- **Assigned task**
Please write out exactly the lines that begin at the line containing "export SLEW_MARGIN = 10" and run to the end of the records.

- **Collected data**
=-=-=-=-=
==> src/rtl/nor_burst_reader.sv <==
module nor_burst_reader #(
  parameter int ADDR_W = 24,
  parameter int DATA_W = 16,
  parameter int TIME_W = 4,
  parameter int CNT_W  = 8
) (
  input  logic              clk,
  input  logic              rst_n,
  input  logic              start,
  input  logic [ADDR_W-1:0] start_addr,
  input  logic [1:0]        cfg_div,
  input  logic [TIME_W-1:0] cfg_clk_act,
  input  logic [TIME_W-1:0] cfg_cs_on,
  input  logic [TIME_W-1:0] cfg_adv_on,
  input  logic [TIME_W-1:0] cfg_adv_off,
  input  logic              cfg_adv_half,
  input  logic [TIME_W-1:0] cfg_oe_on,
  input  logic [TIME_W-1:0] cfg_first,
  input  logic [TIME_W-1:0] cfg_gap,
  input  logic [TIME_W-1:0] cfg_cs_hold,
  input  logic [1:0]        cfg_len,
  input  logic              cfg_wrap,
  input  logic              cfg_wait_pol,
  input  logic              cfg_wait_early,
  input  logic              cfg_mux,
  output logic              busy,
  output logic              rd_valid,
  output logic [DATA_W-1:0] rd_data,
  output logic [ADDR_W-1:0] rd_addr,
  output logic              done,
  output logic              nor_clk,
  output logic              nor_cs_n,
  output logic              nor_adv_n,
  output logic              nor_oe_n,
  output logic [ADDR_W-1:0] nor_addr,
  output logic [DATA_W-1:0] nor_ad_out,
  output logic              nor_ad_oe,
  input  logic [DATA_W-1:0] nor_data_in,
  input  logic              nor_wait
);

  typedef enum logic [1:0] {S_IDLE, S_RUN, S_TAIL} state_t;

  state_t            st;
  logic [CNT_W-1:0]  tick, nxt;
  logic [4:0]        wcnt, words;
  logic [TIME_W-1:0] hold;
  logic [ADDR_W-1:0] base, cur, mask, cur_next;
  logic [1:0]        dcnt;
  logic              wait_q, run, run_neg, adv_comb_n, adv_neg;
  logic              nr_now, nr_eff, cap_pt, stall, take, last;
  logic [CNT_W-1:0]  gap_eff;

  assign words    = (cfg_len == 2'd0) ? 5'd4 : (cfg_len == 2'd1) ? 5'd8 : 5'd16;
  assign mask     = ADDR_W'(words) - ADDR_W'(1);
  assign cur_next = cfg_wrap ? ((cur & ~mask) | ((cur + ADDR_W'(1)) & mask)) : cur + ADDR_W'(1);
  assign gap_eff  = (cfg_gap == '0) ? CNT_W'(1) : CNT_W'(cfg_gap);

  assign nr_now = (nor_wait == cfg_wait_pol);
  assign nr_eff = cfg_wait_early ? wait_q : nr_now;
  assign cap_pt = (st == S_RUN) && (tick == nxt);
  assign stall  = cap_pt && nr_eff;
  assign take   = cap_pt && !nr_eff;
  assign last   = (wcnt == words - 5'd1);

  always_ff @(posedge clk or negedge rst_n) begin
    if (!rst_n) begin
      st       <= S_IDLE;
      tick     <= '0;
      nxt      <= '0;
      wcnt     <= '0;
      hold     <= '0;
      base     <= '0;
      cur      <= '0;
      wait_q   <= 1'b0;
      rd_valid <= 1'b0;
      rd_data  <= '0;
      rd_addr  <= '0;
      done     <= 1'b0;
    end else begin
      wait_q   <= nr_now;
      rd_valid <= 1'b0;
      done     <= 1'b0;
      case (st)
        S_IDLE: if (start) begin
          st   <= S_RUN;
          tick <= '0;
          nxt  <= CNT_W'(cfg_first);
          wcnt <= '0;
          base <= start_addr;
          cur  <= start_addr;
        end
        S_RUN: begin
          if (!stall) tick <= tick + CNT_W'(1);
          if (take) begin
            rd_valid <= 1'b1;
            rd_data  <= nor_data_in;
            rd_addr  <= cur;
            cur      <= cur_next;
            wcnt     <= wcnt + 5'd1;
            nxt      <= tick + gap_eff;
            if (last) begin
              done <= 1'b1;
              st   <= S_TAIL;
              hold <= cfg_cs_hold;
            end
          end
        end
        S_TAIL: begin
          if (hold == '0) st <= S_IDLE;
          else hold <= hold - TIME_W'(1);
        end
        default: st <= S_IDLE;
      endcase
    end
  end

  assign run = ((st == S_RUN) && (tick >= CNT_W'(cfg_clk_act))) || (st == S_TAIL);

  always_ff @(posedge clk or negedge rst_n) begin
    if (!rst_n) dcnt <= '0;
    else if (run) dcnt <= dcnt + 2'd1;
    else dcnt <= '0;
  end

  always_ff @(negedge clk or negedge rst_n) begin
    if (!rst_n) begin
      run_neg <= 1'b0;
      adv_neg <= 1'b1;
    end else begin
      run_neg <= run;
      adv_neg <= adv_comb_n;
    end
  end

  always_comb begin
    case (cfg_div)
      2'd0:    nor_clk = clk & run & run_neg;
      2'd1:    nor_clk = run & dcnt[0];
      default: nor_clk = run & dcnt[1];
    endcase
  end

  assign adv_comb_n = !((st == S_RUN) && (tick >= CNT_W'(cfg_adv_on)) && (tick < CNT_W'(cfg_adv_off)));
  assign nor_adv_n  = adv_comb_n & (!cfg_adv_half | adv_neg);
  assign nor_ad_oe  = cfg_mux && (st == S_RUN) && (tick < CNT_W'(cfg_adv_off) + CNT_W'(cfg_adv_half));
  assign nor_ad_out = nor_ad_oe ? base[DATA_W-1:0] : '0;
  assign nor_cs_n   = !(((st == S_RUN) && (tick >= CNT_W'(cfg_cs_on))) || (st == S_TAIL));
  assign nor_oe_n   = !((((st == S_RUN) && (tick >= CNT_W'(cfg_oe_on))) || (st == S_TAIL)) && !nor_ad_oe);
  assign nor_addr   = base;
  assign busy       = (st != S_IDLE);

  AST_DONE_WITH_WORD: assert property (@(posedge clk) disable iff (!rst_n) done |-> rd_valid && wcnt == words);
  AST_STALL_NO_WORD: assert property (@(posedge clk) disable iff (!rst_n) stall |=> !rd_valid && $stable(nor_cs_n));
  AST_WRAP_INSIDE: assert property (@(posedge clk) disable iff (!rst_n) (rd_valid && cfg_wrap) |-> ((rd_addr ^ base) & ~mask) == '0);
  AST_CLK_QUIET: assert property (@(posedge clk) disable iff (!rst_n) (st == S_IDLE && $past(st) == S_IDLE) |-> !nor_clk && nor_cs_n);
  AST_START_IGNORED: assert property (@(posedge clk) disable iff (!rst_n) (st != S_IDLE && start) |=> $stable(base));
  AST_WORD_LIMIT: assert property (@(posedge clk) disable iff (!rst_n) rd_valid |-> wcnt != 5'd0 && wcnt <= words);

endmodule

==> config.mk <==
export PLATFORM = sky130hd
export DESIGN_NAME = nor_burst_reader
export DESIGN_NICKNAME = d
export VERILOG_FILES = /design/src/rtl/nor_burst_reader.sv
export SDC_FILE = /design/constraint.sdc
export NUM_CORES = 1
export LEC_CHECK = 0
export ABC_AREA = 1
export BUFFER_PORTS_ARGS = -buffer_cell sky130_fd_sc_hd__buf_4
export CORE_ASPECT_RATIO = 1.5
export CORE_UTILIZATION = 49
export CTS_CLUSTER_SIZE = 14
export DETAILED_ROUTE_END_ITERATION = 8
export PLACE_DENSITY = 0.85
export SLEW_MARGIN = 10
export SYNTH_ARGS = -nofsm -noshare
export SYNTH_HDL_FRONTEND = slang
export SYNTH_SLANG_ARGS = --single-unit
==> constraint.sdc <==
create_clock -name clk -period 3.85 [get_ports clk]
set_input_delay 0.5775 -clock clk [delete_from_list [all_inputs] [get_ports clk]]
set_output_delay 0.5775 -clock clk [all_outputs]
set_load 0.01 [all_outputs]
=-=-=-=-=
- **Result for this task**
export SLEW_MARGIN = 10
export SYNTH_ARGS = -nofsm -noshare
export SYNTH_HDL_FRONTEND = slang
export SYNTH_SLANG_ARGS = --single-unit
==> constraint.sdc <==
create_clock -name clk -period 3.85 [get_ports clk]
set_input_delay 0.5775 -clock clk [delete_from_list [all_inputs] [get_ports clk]]
set_output_delay 0.5775 -clock clk [all_outputs]
set_load 0.01 [all_outputs]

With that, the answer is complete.